KUALA LUMPUR, Oct 9 — The Home Ministry today rubbished allegations that its officers had pressured a human rights non-governmental organisation (NGO) into cancelling its screening of a banned Singaporean documentary in Kuantan, Pahang.
Deputy home minister Datuk Dr Wan Junaidi Tuanku Jaafar said the film ‘To Singapore, with love’ has not been banned by Malaysia’s censors and is still under scrutiny.
“Yes, I am aware of what was reported about my officers in Kuantan, but I do not like that they were accused of threatening.”
“They were just doing their job, to tell the organisers of the movie screening that the movie should not be screened to the public prior to it being approved,” he told the Malay Mail Online when contacted.
Wan Junaidi said that the review by the ministry is also a normal standard operating procedure for any films, whether commercial or independent.
He gave his assurance that the ministry would vet the movie based on its own merits and would not be influenced by Singapore’s move to ban the film.
“We knew about the movie after it was banned in Singapore, but we do not know the real reason. However, we will assess it based on our own merit before deciding whether it is appropriate for viewing,” he added.
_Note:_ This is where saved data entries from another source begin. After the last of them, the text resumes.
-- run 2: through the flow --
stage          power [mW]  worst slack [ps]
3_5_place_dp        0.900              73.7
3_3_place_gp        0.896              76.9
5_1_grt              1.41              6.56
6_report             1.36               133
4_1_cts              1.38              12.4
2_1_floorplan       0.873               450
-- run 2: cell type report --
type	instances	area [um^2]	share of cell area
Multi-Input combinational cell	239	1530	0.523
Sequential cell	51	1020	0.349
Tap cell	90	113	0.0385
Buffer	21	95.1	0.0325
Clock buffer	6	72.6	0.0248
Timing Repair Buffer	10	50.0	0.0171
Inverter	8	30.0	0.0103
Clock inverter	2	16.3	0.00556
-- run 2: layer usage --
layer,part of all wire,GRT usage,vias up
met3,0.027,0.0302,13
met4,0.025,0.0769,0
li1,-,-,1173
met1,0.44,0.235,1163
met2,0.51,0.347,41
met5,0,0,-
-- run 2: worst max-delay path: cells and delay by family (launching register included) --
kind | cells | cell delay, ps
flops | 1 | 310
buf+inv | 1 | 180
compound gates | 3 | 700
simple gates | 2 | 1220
## config.mk

```make
export PLATFORM = sky130hd
export DESIGN_NAME = sacrf_core
export DESIGN_NICKNAME = d
export VERILOG_FILES = /design/src/logic/sacrf_pkg.sv /design/src/logic/sacrf_core.sv /design/src/logic/sacrf_format.sv
export SDC_FILE = /design/constraint.sdc
export NUM_CORES = 1
export LEC_CHECK = 0
export BUFFER_PORTS_ARGS = -buffer_cell sky130_fd_sc_hd__clkbuf_2
export CELL_PAD_IN_SITES_DETAIL_PLACEMENT = 1
export CELL_PAD_IN_SITES_GLOBAL_PLACEMENT = 1
export CORE_MARGIN = 10
export CORE_UTILIZATION = 47
export CTS_CLUSTER_DIAMETER = 80
export DETAILED_ROUTE_END_ITERATION = 6
export PLACE_DENSITY = 0.95
export SLEW_MARGIN = 0
export SYNTH_ARGS = -nofsm -noshare
export SYNTH_HDL_FRONTEND = slang
export SYNTH_SLANG_ARGS = --single-unit
```

## constraint.sdc

```tcl
create_clock -name mclk -period 3.9 [get_ports mclk]
set_input_delay 0.39 -clock mclk [delete_from_list [all_inputs] [get_ports mclk]]
set_output_delay 0.39 -clock mclk [all_outputs]
set_load 0.005 [all_outputs]
```

## src/logic/sacrf_pkg.sv

```systemverilog
// package: register map, field layout, reset values and carriers for the converter control block
package sacrf_pkg;
    localparam logic [7:0] SACRF_ADDR_CONFIG = 8'hBC;
    localparam logic [7:0] SACRF_ADDR_LOW = 8'hBD;
    localparam logic [7:0] SACRF_ADDR_HIGH = 8'hBE;
    localparam logic [7:0] SACRF_RESET_CONFIG = 8'hF9;
    localparam logic [7:0] SACRF_RESET_LOW = 8'h00;
    localparam logic [7:0] SACRF_RESET_HIGH = 8'h00;
    localparam int SACRF_DIV_MSB = 7;
    localparam int SACRF_DIV_LSB = 3;
    localparam int SACRF_LJST_BIT = 2;
    localparam int SACRF_8BIT_BIT = 1;
    localparam int SACRF_GAIN_BIT = 0;
    // conversion clocks per conversion; 8-bit mode takes two fewer
    localparam logic [3:0] SACRF_CYCLES_10BIT = 4'hA;
    localparam logic [3:0] SACRF_CYCLES_SAVED_8BIT = 4'h2;

    typedef struct packed {
        logic [4:0] conv_clock_divider;
        logic left_justify_select;
        logic eight_bit_mode_enable;
        logic gain_select;
    } sacrf_config_type;

    typedef struct packed {
        logic write_en;
        logic read_en;
        logic [7:0] addr;
        logic [7:0] wdata;
    } sacrf_sfr_req_type;

    typedef enum logic [1:0] {
        SACRF_IDLE,
        SACRF_CONVERT
    } sacrf_state_type;
endpackage

```

## src/logic/sacrf_core.sv

```systemverilog
// converter configuration, conversion-clock divider, conversion sequencing and result registers
`timescale 1ns/1ps
`default_nettype none
module sacrf_core (
    input wire logic mclk,
    input wire logic rst_n,
    input wire sacrf_pkg::sacrf_sfr_req_type sfr_req,
    output logic [7:0] sfr_rdata,
    input wire logic conv_start,
    input wire logic [9:0] analog_code,
    output logic conversion_clock,
    output logic gain_select,
    output logic conv_busy,
    output logic conv_done
);
    typedef struct packed {
        sacrf_pkg::sacrf_config_type cfg;
        logic [7:0] result_high_byte;
        logic [7:0] result_low_byte;
        logic [7:0] rdata;
        logic [4:0] div_count;
        logic conv_clk;
        logic [3:0] clocks_left;
        sacrf_pkg::sacrf_state_type state;
        logic done;
    } sacrf_core_state_type;

    sacrf_core_state_type cur;
    sacrf_core_state_type next_cur;
    logic [7:0] fmt_high;
    logic [7:0] fmt_low;

    function automatic logic [7:0] sacrf_cfg_byte(input sacrf_pkg::sacrf_config_type c);
        sacrf_cfg_byte = {c.conv_clock_divider, c.left_justify_select,
            c.eight_bit_mode_enable, c.gain_select};
    endfunction

    // one decode for both the write and the read side, so the two never disagree
    typedef enum {
        SACRF_SEL_NONE,
        SACRF_SEL_CONFIG,
        SACRF_SEL_LOW,
        SACRF_SEL_HIGH
    } sacrf_sel_type;

    function automatic sacrf_sel_type sacrf_decode(input logic [7:0] addr);
        case (addr)
            sacrf_pkg::SACRF_ADDR_CONFIG: begin
                sacrf_decode = SACRF_SEL_CONFIG;
            end
            sacrf_pkg::SACRF_ADDR_LOW: begin
                sacrf_decode = SACRF_SEL_LOW;
            end
            sacrf_pkg::SACRF_ADDR_HIGH: begin
                sacrf_decode = SACRF_SEL_HIGH;
            end
            default: begin
                sacrf_decode = SACRF_SEL_NONE;
            end
        endcase
    endfunction

    // a tick marks the last system clock of each conversion clock period
    function automatic logic sacrf_div_tick(
        input logic [4:0] count,
        input logic [4:0] divider
    );
        // >= rather than ==: a divider lowered mid-period still wraps at once
        sacrf_div_tick = (count >= divider);
    endfunction

    function automatic logic [4:0] sacrf_div_step(
        input logic [4:0] count,
        input logic [4:0] divider
    );
        if (sacrf_div_tick(count, divider)) begin
            sacrf_div_step = 5'h00;
        end else begin
            sacrf_div_step = count + 5'h01;
        end
    endfunction

    // high for the first half of each period; even divider leaves it high one count longer
    function automatic logic sacrf_clk_level(
        input logic [4:0] count,
        input logic [4:0] divider
    );
        sacrf_clk_level = (count <= {1'b0, divider[4:1]});
    endfunction

    // conversion length in conversion clocks; 8-bit mode skips the two lowest bits
    function automatic logic [3:0] sacrf_conv_length(input logic eight_bit);
        if (eight_bit) begin
            sacrf_conv_length = sacrf_pkg::SACRF_CYCLES_10BIT -
                sacrf_pkg::SACRF_CYCLES_SAVED_8BIT;
        end else begin
            sacrf_conv_length = sacrf_pkg::SACRF_CYCLES_10BIT;
        end
    endfunction

    // read data is registered, so the mux looks at state before this edge's writes
    function automatic logic [7:0] sacrf_read_mux(
        input sacrf_sel_type sel,
        input sacrf_core_state_type s
    );
        case (sel)
            SACRF_SEL_CONFIG: begin
                sacrf_read_mux = sacrf_cfg_byte(s.cfg);
            end
            SACRF_SEL_LOW: begin
                sacrf_read_mux = s.result_low_byte;
            end
            SACRF_SEL_HIGH: begin
                sacrf_read_mux = s.result_high_byte;
            end
            default: begin
                sacrf_read_mux = 8'h00;
            end
        endcase
    endfunction

    // the count is checked before it is decremented, so 1 is the final tick
    function automatic logic sacrf_last_tick(input logic [3:0] clocks_left);
        sacrf_last_tick = (clocks_left <= 4'h1);
    endfunction

    // sample the code mode-masked: 8-bit mode converts only the top bits
    sacrf_format u_format (
        .code(cur.cfg.eight_bit_mode_enable ? {analog_code[9:2], 2'h0} : analog_code),
        .left_justify_select(cur.cfg.left_justify_select),
        .eight_bit_mode_enable(cur.cfg.eight_bit_mode_enable),
        .high_byte(fmt_high),
        .low_byte(fmt_low)
    );

    always_comb begin
        logic tick;
        tick = 1'b0;
        next_cur = cur;
        next_cur.done = 1'b0;
        // divider: one tick per (field + 1) system clocks
        tick = sacrf_div_tick(cur.div_count, cur.cfg.conv_clock_divider);
        next_cur.div_count = sacrf_div_step(cur.div_count, cur.cfg.conv_clock_divider);
        // square-ish output: high in the first half of each period
        next_cur.conv_clk = sacrf_clk_level(next_cur.div_count, cur.cfg.conv_clock_divider);
        // register writes; a completing conversion below takes priority on result bytes
        if (sfr_req.write_en) begin
            case (sacrf_decode(sfr_req.addr))
                SACRF_SEL_CONFIG: begin
                    // divider of zero under memory power control is software's concern
                    next_cur.cfg = sfr_req.wdata;
                end
                SACRF_SEL_LOW: next_cur.result_low_byte = sfr_req.wdata;
                SACRF_SEL_HIGH: next_cur.result_high_byte = sfr_req.wdata;
                default: ;
            endcase
        end
        case (cur.state)
            sacrf_pkg::SACRF_IDLE: begin
                if (conv_start) begin
                    next_cur.state = sacrf_pkg::SACRF_CONVERT;
                    next_cur.clocks_left = sacrf_conv_length(cur.cfg.eight_bit_mode_enable);
                end
            end
            sacrf_pkg::SACRF_CONVERT: begin
                if (tick) begin
                    if (sacrf_last_tick(cur.clocks_left)) begin
                        next_cur.state = sacrf_pkg::SACRF_IDLE;
                        next_cur.clocks_left = 4'h0;
                        next_cur.done = 1'b1;
                        // completion wins over a same-cycle software write
                        next_cur.result_high_byte = fmt_high;
                        next_cur.result_low_byte = fmt_low;
                    end else begin
                        next_cur.clocks_left = cur.clocks_left - 4'h1;
                    end
                end
            end
            default: next_cur.state = sacrf_pkg::SACRF_IDLE;
        endcase
        // registered read data; unmapped addresses read zero
        next_cur.rdata = 8'h00;
        if (sfr_req.read_en) begin
            next_cur.rdata = sacrf_read_mux(sacrf_decode(sfr_req.addr), cur);
        end
    end

    always_ff @(posedge mclk or negedge rst_n) begin
        if (!rst_n) begin
            cur.cfg <= sacrf_pkg::SACRF_RESET_CONFIG;
            cur.result_high_byte <= sacrf_pkg::SACRF_RESET_HIGH;
            cur.result_low_byte <= sacrf_pkg::SACRF_RESET_LOW;
            cur.rdata <= 8'h00;
            cur.div_count <= 5'h00;
            cur.conv_clk <= 1'b0;
            cur.clocks_left <= 4'h0;
            cur.state <= sacrf_pkg::SACRF_IDLE;
            cur.done <= 1'b0;
        end else begin
            cur <= next_cur;
        end
    end

    assign sfr_rdata = cur.rdata;
    assign conversion_clock = cur.conv_clk;
    assign gain_select = cur.cfg.gain_select;
    assign conv_busy = (cur.state == sacrf_pkg::SACRF_CONVERT);
    assign conv_done = cur.done;
endmodule // sacrf_core
`default_nettype wire

```

## src/logic/sacrf_format.sv

```systemverilog
// result formatter: lays a raw code out over the high and low result bytes
`timescale 1ns/1ps
`default_nettype none
module sacrf_format (
    input wire logic [9:0] code,
    input wire logic left_justify_select,
    input wire logic eight_bit_mode_enable,
    output logic [7:0] high_byte,
    output logic [7:0] low_byte
);
    always_comb begin
        if (eight_bit_mode_enable) begin
            // 8-bit code arrives in the top bits of code; justify bit ignored
            high_byte = code[9:2];
            low_byte = 8'h00;
        end else if (left_justify_select) begin
            high_byte = code[9:2];
            low_byte = {code[1:0], 6'h00};
        end else begin
            high_byte = {6'h00, code[9:8]};
            low_byte = code[7:0];
        end
    end
endmodule // sacrf_format
`default_nettype wire

```

==> metrics.csv <==
metric,value,unit
Core Region,0.00511,sq mm
initial core utilization,0.484,
Peak VDD IR,0.000299,V
worst min path class,primary input to async pin,
pre-CTS WS,1.22,ns
Max clock buf depth,2,
DRT Pass-1 Iters,4,
# IOs,43,
Final Critical Period,2.69,ns
worst skew pair latency,0.30,ns
DRC viols,0,
Cell Pwr Density,514,mW/mm^2
CP most frequent cell,ha_1,
fmax,372,MHz
routed wire length,6630,microns
CTS tree,yes,
initial detailed-routing violation count,83,
Cells after Synth,237,
worst path required time,4.13,ns
CP max stage cell,dfstp_2,
Synth area leaders,"dfrtp_1, mux2i_1, dfstp_2",
startpoint types,flop,
diodes inserted,0,
fin area,0.00276,sq mm
CP max stage delay,0.55,ns
vias in the first global route,2118,
Crit Path Category,flop to flop,
"count leader, synth",mux2i_1,
RSZ-0062 raised after global routing,false,
Post-DP HPWL,4910,microns
Post-Route Skew,0.00437,ns
share of the synthesized area in the top cell type,0.384,
Final Max Tran Viols,0,
clock root buffer,clkbuf_8,
Max-Cap Viols,0,
"Worst Setup Slack, final",1.21,ns
prevailing post-synth register cell,dfrtp_1,
post-synthesis sequential area ratio,0.448,
port buffer count,42,
status,finished clean,
Slew Limit Headroom,0.274,
placed cell areas,0.00267,sq mm
Post-Layout Cell Count,341,
Worst-path clk slew,0.08,ns
TritonCTS buffer count,5,
via count,1856,
H-tree lvl count,2,
Post-CTS Hold Fix Bufs,0,
Synth Register Bits,44,
GRT Util Overall,0.161,
Nets,313,
Leak Pwr,1.57,nW
die area,0.00856,sq mm
endpoints failing hold,0,
setup violators final,0,
Synth Net Count,280,
antenna-violating nets left,0,
drt wl/cell,19.4,microns
"EDFF count, synth",0,
placed insts,333,
layout cells sized above 1,0.251,
clock sink total,44,
actual slew at the worst max-slew pin,1.09,ns
cells along the critical path,inv_1 > ha_1 > a21o_1 > a31oi_1 > o21ai_1 > buf_4 > nor2_1 > ha_1 > nor2b_1 > o21a_1 > o21ai_0 > nand2b_1 > a21oi_1,
"Max FO, Critical Path",13,
Placer Congestion,0.809,
"area leader, netlist",dfrtp_1,
"top cells by count, synth","mux2i_1, dfrtp_1, nor2_1, nand2_1",
# rows,26,
Die X,92.5,microns
synthesis warning total,0,
Final period util,0.689,
Worst EP arrival,2.92,ns
syn_area_per_cell,10.4,sq um
Fin Setup TNS,0,ns
Post-CTS Resized,0,
grt ovf,0,
vias per inst,5.44,
synth-to-layout area growth,11.7,%
Worst Setup End Kind,flop,
first-pass GRT wire length,11000,microns
Die Height,92.5,microns
Post-Syn Area,0.00247,sq mm
post-synthesis cell type count,39,
largest net degree at the start of global routing,45,
initial antenna violation count,0,
Synth async-reset ratio,1.00,
Post CTS Setup Buffer Count,0,
### src/common/pftr_pkg.sv
// Package: register map, field layout, reset values and timing for the phase and flight-time readout
package pftr_pkg;
  // Register addresses on the register port
  localparam logic [7:0] PFTR_ADDR_CTRL      = 8'h03;
  localparam logic [7:0] PFTR_ADDR_PHASE     = 8'h3b;
  localparam logic [7:0] PFTR_ADDR_FLT_LOW   = 8'h7d;
  localparam logic [7:0] PFTR_ADDR_FLT_MID   = 8'h7e;
  localparam logic [7:0] PFTR_ADDR_FLT_HIGH  = 8'h7f;
  // Control register field positions
  localparam int PFTR_BIT_FLT_EN    = 7;
  localparam int PFTR_BIT_RSVD      = 6;
  localparam int PFTR_BIT_PHASE_EN  = 5;
  localparam int PFTR_BIT_IF_INV    = 4;
  localparam int PFTR_BIT_SHAPE     = 3;
  localparam int PFTR_RATE_MSB      = 2;
  // Reset values
  localparam logic [7:0] PFTR_CTRL_RST   = 8'h09;
  localparam logic [7:0] PFTR_RESULT_RST = 8'h00;
  // Writable mask of the control register; bit 6 stays zero
  localparam logic [7:0] PFTR_CTRL_WMASK = 8'hbf;
  // Timing at the 125 MHz system clock
  localparam int PFTR_CLK_PERIOD_PS  = 8000;
  localparam int PFTR_REF_PERIOD_PS  = 62500;
  localparam int PFTR_PHASE_UPD_NS   = 8000;
  // Reference tick: 16 MHz from 125 MHz, accumulated fractionally (16/125)
  localparam int PFTR_REF_NUM        = 16;
  localparam int PFTR_REF_DEN        = 125;
  // Phase refresh period in system cycles (longest time rounds down)
  localparam int PFTR_PHASE_UPD_CYC  = (PFTR_PHASE_UPD_NS * 1000) / PFTR_CLK_PERIOD_PS;
  // Flight counter width
  localparam int PFTR_FLT_W          = 24;
endpackage : pftr_pkg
The screening of the film by Pusat Komas under its annual Freedom Film Festival (FFF) was cancelled after Putrajaya was alleged to have pressured the owner of the Kuantan venue that would have hosted the viewing.
On Facebook today, Komas had cited “unforeseen circumstances” that involved three visits allegedly paid by Home Ministry officials to the venue owner, during which she was threatened with the revocation of her business licence.
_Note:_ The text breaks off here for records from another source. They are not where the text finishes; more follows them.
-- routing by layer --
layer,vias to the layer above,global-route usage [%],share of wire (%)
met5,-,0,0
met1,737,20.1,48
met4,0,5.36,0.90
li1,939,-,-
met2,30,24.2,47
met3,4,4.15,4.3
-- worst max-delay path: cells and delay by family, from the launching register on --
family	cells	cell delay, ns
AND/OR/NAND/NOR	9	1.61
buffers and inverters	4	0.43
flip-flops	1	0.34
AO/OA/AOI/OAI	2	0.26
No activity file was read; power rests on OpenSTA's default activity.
### src/rtl/alu_core.sv
// Adder and AND unit with carry, digit carry and zero
`include "alu_cfg.svh"
module alu_core (
	exec_if.alu ex
);
	import alu_pkg::*;

	// Four-bit add with carry in, carry out in the top bit
	function automatic logic [4:0] nib_add(input logic [3:0] a, input logic [3:0] b, input logic ci);
		nib_add = {1'b0, a} + {1'b0, b} + {4'h0, ci};
	endfunction : nib_add

	logic [4:0] lo_sum; // Low nibble sum and digit carry
	logic [4:0] hi_sum; // High nibble sum and carry

	// Ripple the two nibble adds so the digit carry is exposed
	assign lo_sum = nib_add(ex.opnd_w[3:0], ex.opnd_s[3:0], 1'b0);
	assign hi_sum = nib_add(ex.opnd_w[7:4], ex.opnd_s[7:4], lo_sum[4]);

	// Result select and flag generation
	always_comb begin
		ex.result = ex.opnd_w & ex.opnd_s;
		ex.arith  = 1'b0;
		if ((ex.op == ADD_LITERAL_OP) || (ex.op == ADD_FILE_OP)) begin
			ex.result = {hi_sum[3:0], lo_sum[3:0]};
			ex.arith  = 1'b1;
		end
		ex.carry  = hi_sum[4];
		ex.dcarry = lo_sum[4];
		ex.zero   = (ex.result == `BYTE_ZERO);
	end
endmodule : alu_core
“Since then, she has decided that she won’t be able to take the risk to host the screening event in her place. One of the reasons mentioned was that we are screening a film banned in Singapore,” the rights group posted on a Facebook page for the film festival.
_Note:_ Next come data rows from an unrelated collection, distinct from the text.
--- config.mk ---
export PLATFORM = sky130hd
export DESIGN_NAME = halt_wake_sequence
export DESIGN_NICKNAME = d
export VERILOG_FILES = /design/src/verilog/halt_wake_pkg.sv /design/src/verilog/halt_wake_sequence.sv /design/src/verilog/pin_sync.sv
export VERILOG_INCLUDE_DIRS = /design/src /design/src/verilog
export SDC_FILE = /design/constraint.sdc
export NUM_CORES = 1
export LEC_CHECK = 0
export ABC_AREA = 1
export BUFFER_PORTS_ARGS = -buffer_cell sky130_fd_sc_hd__clkbuf_2
export CORE_MARGIN = 2
export CORE_UTILIZATION = 45
export CTS_BUF_LIST = sky130_fd_sc_hd__clkbuf_8
export DETAILED_ROUTE_END_ITERATION = 6
export GPL_TIMING_DRIVEN = 0
export PLACE_DENSITY_LB_ADDON = 0.08
export SLEW_MARGIN = 5
export SYNTH_ARGS = -nofsm -noshare
export SYNTH_HDL_FRONTEND = slang
export SYNTH_SLANG_ARGS = --single-unit
--- constraint.sdc ---
create_clock -name sys_clk -period 2.5 [get_ports sys_clk]
set_input_delay 0.125 -clock sys_clk [delete_from_list [all_inputs] [get_ports sys_clk]]
set_output_delay 0.125 -clock sys_clk [all_outputs]
set_load 0.02 [all_outputs]
--- src/verilog/halt_wake_consts.svh ---
`ifndef HALT_WAKE_CONSTS_SVH
`define HALT_WAKE_CONSTS_SVH

// register map (word aligned byte addresses)
`define HW_ADDR_CTRL        4'h0
`define HW_ADDR_WAKE_EN     4'h4
`define HW_ADDR_CAUSE       4'h8
`define HW_ADDR_PORT_IN     4'hc

// control register fields
`define HW_CTRL_HALT_BIT    0
`define HW_CTRL_WDIRQ_BIT   1
`define HW_CTRL_IEN_BIT     2

// reset cause register fields
`define HW_CAUSE_HALT_BIT   0
`define HW_CAUSE_WDOG_BIT   1
`define HW_CAUSE_EXT_BIT    2
`define HW_CAUSE_DBG_BIT    3

// timing
`define HW_CLK_MHZ          40
`define HW_RECOVERY_NS      1000
`define HW_RECOVERY_CYC     ((`HW_RECOVERY_NS * `HW_CLK_MHZ + 999) / 1000)
`define HW_MIN_PULSE_NS     100
`define HW_MIN_PULSE_CYC    ((`HW_MIN_PULSE_NS * `HW_CLK_MHZ + 999) / 1000)
`define HW_RESET_PULSE_CYC  4

`endif

--- src/verilog/halt_wake_pkg.sv ---
package halt_wake_pkg;
    typedef enum logic [2:0] {
        ST_RUN     = 3'b001,
        ST_HALT    = 3'b010,
        ST_RECOVER = 3'b100
    } wake_state_t;

    typedef struct packed {
        logic [3:0]  address;
        logic        read;
        logic        write;
        logic [31:0] writedata;
    } av_req_t;

    typedef struct packed {
        logic [31:0] readdata;
        logic        waitrequest;
    } av_rsp_t;

    typedef struct packed {
        logic wdog_timeout;
        logic wdog_irq_mode;
        logic ext_reset_n;
        logic debug_n;
    } wake_src_t;

    typedef struct packed {
        logic recovery_done;
        logic sys_reset_req;
        logic wdog_irq_req;
        logic halted;
    } wake_out_t;
endpackage : halt_wake_pkg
The screening of the film titled ‘To Singapore, with love’, a documentary, was originally scheduled for October 11.
Produced and directed by Singaporean director, Tan Pin Pin, the film examines the case of political exiles in the city-state and features interviews with nine former activists, student leaders, and self-confessed communists who fled Singapore from the 1960s until the 1980s and are currently settled in Malaysia, Britain and Thailand.
On September 10, the Media Development Authority (MDA), Singapore’s media regulator, banned the documentary, saying it provided a “distorted and untruthful” account of the exiles’ situation.
It said the film’s contents undermined national security because it showed “legitimate actions of the security agencies to protect the national security and stability of Singapore are presented in a distorted way as acts that victimised innocent individuals”.
Freedom Film Fest screened the banned film in Johor Baru last month, drawing hundreds of defiant Singaporeans who attended the screening to protest the censorship.